Vorstoß zum Regime Change

NATO/LIBYEN Obama, Sarkozy und Cameron fordern eine Zukunft Libyens ohne Gaddafi und gehen damit weit über das UN-Mandat hinaus

Das Ziel ändert sich offen vom Schutz der Zivilbevölkerung zu Gaddafis Sturz

WASHINGTON / BENGASI afp | Der Westen fordert mit immer größerem Nachdruck den Abgang von Libyens Machthaber Muammar al-Gaddafi. US-Präsident Barack Obama, sein französischer Kollege Nicolas Sarkozy und der britische Premierminister David Cameron erklärten am Freitag, alles andere wäre ein „unverschämter Verrat“ am Rest der Welt. Laut Paris geht die Koalition dafür auch über die Vorgaben der Resolution des UN-Sicherheitsrats zu Libyen hinaus.
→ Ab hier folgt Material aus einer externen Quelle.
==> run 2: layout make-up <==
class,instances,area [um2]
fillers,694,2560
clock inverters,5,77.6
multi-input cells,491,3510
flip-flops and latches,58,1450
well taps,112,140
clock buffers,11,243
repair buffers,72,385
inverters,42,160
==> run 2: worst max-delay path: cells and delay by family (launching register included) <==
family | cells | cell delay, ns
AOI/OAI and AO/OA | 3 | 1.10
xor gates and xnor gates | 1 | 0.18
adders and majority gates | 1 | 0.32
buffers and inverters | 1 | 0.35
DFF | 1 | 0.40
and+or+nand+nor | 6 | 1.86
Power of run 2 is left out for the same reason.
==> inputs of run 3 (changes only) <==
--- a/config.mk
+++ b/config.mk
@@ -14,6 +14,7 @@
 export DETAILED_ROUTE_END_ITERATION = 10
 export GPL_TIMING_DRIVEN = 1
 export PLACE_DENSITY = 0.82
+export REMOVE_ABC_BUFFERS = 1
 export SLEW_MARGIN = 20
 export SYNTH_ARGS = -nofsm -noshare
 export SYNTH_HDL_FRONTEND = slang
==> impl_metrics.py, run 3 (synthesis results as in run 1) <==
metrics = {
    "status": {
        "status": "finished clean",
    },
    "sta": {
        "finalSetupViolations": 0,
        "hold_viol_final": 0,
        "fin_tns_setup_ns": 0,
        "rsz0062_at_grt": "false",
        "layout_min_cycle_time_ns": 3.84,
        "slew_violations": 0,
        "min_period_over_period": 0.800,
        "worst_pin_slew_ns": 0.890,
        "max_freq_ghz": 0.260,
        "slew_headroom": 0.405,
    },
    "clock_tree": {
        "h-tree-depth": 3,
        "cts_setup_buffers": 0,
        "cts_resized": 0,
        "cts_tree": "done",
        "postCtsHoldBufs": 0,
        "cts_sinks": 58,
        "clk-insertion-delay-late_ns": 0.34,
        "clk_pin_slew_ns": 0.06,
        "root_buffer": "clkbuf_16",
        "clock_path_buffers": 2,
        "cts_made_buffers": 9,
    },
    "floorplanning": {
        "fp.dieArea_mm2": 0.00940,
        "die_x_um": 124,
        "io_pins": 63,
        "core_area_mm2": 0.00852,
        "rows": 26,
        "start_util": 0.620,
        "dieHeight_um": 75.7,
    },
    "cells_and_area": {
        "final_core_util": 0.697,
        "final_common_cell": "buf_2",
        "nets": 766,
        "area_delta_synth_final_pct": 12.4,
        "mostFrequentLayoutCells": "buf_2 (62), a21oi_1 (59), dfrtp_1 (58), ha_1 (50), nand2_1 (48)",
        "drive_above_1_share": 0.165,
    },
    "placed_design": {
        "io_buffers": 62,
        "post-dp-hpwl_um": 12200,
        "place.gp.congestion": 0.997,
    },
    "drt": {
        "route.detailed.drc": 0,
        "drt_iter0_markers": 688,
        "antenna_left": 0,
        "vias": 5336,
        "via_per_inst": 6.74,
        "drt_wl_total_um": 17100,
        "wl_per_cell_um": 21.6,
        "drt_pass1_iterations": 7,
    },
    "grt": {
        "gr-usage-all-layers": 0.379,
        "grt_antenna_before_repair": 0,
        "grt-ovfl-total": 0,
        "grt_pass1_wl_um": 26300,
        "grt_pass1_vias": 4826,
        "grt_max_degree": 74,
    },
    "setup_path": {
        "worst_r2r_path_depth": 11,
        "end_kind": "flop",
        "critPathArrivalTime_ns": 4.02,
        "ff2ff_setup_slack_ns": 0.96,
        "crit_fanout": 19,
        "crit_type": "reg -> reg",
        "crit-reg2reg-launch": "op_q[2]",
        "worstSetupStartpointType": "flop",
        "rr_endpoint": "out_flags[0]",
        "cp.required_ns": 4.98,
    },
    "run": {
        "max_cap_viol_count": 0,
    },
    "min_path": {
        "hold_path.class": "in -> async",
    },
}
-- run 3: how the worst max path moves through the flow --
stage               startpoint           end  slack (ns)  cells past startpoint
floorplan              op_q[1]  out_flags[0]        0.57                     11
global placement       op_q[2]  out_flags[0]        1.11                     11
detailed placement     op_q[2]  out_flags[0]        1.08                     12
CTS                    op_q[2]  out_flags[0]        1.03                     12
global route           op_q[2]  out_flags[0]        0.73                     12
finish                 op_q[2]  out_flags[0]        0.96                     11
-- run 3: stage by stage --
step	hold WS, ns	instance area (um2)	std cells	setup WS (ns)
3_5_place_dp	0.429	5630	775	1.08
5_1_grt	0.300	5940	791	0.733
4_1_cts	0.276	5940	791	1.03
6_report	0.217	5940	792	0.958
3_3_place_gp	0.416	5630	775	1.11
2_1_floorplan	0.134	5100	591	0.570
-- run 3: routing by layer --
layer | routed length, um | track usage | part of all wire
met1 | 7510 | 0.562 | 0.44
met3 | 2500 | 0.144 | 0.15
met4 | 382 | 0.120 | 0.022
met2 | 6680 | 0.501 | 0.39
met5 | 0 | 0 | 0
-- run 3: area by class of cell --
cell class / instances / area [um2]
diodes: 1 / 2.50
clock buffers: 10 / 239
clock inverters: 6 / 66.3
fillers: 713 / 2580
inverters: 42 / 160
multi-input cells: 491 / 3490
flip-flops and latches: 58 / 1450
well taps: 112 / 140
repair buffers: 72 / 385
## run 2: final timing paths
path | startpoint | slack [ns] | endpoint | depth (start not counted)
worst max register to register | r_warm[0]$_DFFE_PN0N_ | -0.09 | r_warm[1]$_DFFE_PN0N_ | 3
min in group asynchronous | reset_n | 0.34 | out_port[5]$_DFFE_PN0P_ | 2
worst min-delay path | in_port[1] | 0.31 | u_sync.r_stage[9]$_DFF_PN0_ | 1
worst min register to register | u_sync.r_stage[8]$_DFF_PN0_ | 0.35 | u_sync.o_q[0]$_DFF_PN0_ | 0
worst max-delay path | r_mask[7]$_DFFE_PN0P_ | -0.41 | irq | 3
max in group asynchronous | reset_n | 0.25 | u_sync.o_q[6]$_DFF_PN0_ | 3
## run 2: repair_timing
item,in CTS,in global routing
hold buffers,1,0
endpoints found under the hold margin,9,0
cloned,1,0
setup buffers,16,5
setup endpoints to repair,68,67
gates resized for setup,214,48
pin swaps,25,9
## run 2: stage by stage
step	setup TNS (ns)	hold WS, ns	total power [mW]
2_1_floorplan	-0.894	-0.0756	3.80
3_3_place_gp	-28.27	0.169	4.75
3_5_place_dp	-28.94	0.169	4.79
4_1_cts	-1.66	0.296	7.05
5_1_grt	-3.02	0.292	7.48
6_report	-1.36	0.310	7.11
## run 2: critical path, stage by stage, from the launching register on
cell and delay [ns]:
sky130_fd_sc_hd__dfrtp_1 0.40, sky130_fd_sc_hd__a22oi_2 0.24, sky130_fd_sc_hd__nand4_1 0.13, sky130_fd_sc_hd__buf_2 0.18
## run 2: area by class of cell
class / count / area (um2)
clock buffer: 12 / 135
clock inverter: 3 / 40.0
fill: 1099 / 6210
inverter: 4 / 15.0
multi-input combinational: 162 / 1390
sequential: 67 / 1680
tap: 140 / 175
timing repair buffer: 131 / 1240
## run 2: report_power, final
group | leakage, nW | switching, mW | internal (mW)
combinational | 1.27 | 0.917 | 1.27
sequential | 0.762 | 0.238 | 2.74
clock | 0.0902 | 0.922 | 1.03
## src/rtl/fifo_reader.sv

```systemverilog
// -----------------------------------------------------------------------------
// fifo_reader
//
// Read-side burst engine for the synchronous FIFO. A start command pulls
// burst_len words out of the upstream FIFO and hands each one to a downstream
// consumer over a valid/ready stream. done pulses once the whole burst has
// been handed off. abort cancels a burst in progress.
//
// Ports
//   clk         system clock, all state updates on the rising edge
//   reset       asynchronous active-low reset
//   start       burst request, sampled only in IDLE
//   burst_len   words in the burst, latched when start is accepted
//   abort       synchronous burst cancel
//   busy        high in every state except IDLE
//   done        one-cycle pulse at burst completion
//   count       words delivered in the current / last burst
//   fifo_rd     FIFO read strobe (combinational)
//   fifo_empty  FIFO empty flag
//   fifo_data   FIFO read data, valid the cycle after fifo_rd
//   m_data      stream data (registered)
//   m_valid     stream valid (registered)
//   m_ready     stream ready from the consumer
//
// States
//   state     | meaning
//   ----------+--------------------------------------------------------------
//   S_IDLE    | waiting for start with a non-zero burst_len
//   S_REQ     | strobe fifo_rd as soon as the FIFO is not empty
//   S_CAPT    | fifo_data valid; capture it into m_data, raise m_valid
//   S_PRESENT | hold m_data/m_valid until the consumer accepts the word
//   S_DONE    | one-cycle done pulse, then back to IDLE
// -----------------------------------------------------------------------------
module fifo_reader #(
    parameter int WIDTH = 8,
    parameter int LEN_W = 4
) (
    input  logic             clk,
    input  logic             reset,
    input  logic             start,
    input  logic [LEN_W-1:0] burst_len,
    input  logic             abort,
    output logic             busy,
    output logic             done,
    output logic [LEN_W-1:0] count,
    output logic             fifo_rd,
    input  logic             fifo_empty,
    input  logic [WIDTH-1:0] fifo_data,
    output logic [WIDTH-1:0] m_data,
    output logic             m_valid,
    input  logic             m_ready
);

    typedef enum logic [2:0] {
        S_IDLE    = 3'd0,
        S_REQ     = 3'd1,
        S_CAPT    = 3'd2,
        S_PRESENT = 3'd3,
        S_DONE    = 3'd4
    } state_t;

    localparam logic [LEN_W-1:0] LEN_ZERO = '0;
    localparam logic [LEN_W-1:0] LEN_ONE  = LEN_W'(1);

    state_t           state;
    state_t           state_next;
    logic [LEN_W-1:0] remaining;

    logic start_ok;
    logic handshake;

    assign start_ok  = start && (burst_len != LEN_ZERO);
    // abort takes priority over a same-cycle m_ready: the word is dropped
    assign handshake = (state == S_PRESENT) && m_valid && m_ready && !abort;

    // ------------------------------------------------------------------
    // State register
    // ------------------------------------------------------------------
    always_ff @(posedge clk or negedge reset) begin
        if (!reset) begin
            state <= S_IDLE;
        end else begin
            state <= state_next;
        end
    end

    // ------------------------------------------------------------------
    // Next-state logic
    // ------------------------------------------------------------------
    always_comb begin
        state_next = state;
        case (state)
            S_IDLE: begin
                if (start_ok) begin
                    state_next = S_REQ;
                end
            end
            S_REQ: begin
                if (abort) begin
                    state_next = S_IDLE;
                end else if (!fifo_empty) begin
                    state_next = S_CAPT;
                end
            end
            S_CAPT: begin
                if (abort) begin
                    state_next = S_IDLE;
                end else begin
                    state_next = S_PRESENT;
                end
            end
            S_PRESENT: begin
                if (abort) begin
                    state_next = S_IDLE;
                end else if (handshake) begin
                    // remaining still holds the pre-decrement value here
                    if (remaining == LEN_ONE) begin
                        state_next = S_DONE;
                    end else begin
                        state_next = S_REQ;
                    end
                end
            end
            S_DONE: begin
                state_next = S_IDLE;
            end
            default: begin
                state_next = S_IDLE;
            end
        endcase
    end

    // ------------------------------------------------------------------
    // Output logic
    // ------------------------------------------------------------------
    always_comb begin
        busy    = 1'b0;
        done    = 1'b0;
        fifo_rd = 1'b0;
        case (state)
            S_IDLE: begin
                busy = 1'b0;
            end
            S_REQ: begin
                busy = 1'b1;
                // The strobe depends only on the FIFO flag; an abort in this
                // cycle still consumes the word being read.
                fifo_rd = !fifo_empty;
            end
            S_CAPT, S_PRESENT: begin
                busy = 1'b1;
            end
            S_DONE: begin
                busy = 1'b1;
                done = 1'b1;
            end
            default: begin
                busy = 1'b0;
            end
        endcase
    end

    // ------------------------------------------------------------------
    // Datapath: burst bookkeeping and registered stream outputs
    // ------------------------------------------------------------------
    always_ff @(posedge clk or negedge reset) begin
        if (!reset) begin
            remaining <= '0;
            count     <= '0;
            m_data    <= '0;
            m_valid   <= 1'b0;
        end else begin
            case (state)
                S_IDLE: begin
                    if (start_ok) begin
                        remaining <= burst_len;
                        count     <= '0;
                    end
                end
                S_CAPT: begin
                    if (!abort) begin
                        m_data  <= fifo_data;
                        m_valid <= 1'b1;
                    end
                end
                S_PRESENT: begin
                    if (abort) begin
                        m_valid <= 1'b0;
                    end else if (handshake) begin
                        count     <= count + LEN_ONE;
                        remaining <= remaining - LEN_ONE;
                        m_valid   <= 1'b0;
                    end
                end
                default: begin
                    if (abort) begin
                        m_valid <= 1'b0;
                    end
                end
            endcase
        end
    end

endmodule

```
$ cat config.mk
export PLATFORM = sky130hd
export DESIGN_NAME = seg_scan_decoder_flat
export DESIGN_NICKNAME = d
export VERILOG_FILES = /design/src/rtl/seg_scan_decoder_pkg.sv /design/src/rtl/seg_scan_decoder_if.sv /design/src/rtl/seg_scan_decoder_seg7.sv /design/src/rtl/seg_scan_decoder.sv /design/src/flat_wrapper.sv
export SDC_FILE = /design/constraint.sdc
export NUM_CORES = 1
export LEC_CHECK = 0
export CAP_MARGIN = 5
export CORE_ASPECT_RATIO = 0.6
export CORE_UTILIZATION = 55
export CTS_CLUSTER_DIAMETER = 120
export DETAILED_ROUTE_END_ITERATION = 8
export GPL_TIMING_DRIVEN = 0
export PLACE_DENSITY = 0.79
export SLEW_MARGIN = 30
export SYNTH_ARGS = -nofsm -noshare
export SYNTH_HDL_FRONTEND = slang
export SYNTH_SLANG_ARGS = --single-unit
$ cat constraint.sdc
create_clock -name clk -period 4.95 [get_ports clk]
set_input_delay 0.495 -clock clk [delete_from_list [all_inputs] [get_ports clk]]
set_output_delay 0.495 -clock clk [all_outputs]
set_load 0.02 [all_outputs]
In einem gemeinsamen Artikel für vier große internationale Zeitungen schreiben Obama, Sarkozy und Cameron, eine Zukunft Libyens mit Gaddafi sei „unvorstellbar“. „Es ist undenkbar, dass jemand, der sein Volk massakrieren wollte, in der künftigen Regierung Libyens eine Rolle spielt.“ Es gehe nicht darum, Gaddafi mit Gewalt zu vertreiben. Die Nato und deren Partner würden aber ihre Luftangriffe fortsetzen, um den „Druck auf das Regime zu erhöhen“.

Bereits am Donnerstag hatten die Nato-Außenminister in Berlin Gaddafis Rücktritt gefordert. Bundesaußenminister Guido Westerwelle (FDP) sagte am Freitag, er unterstütze diese Forderung. Nato-Generalsekretär Anders Fogh Rasmussen sagte, der Brief zeige, „wie entschlossen die Verbündeten ihr Ziel verfolgen“.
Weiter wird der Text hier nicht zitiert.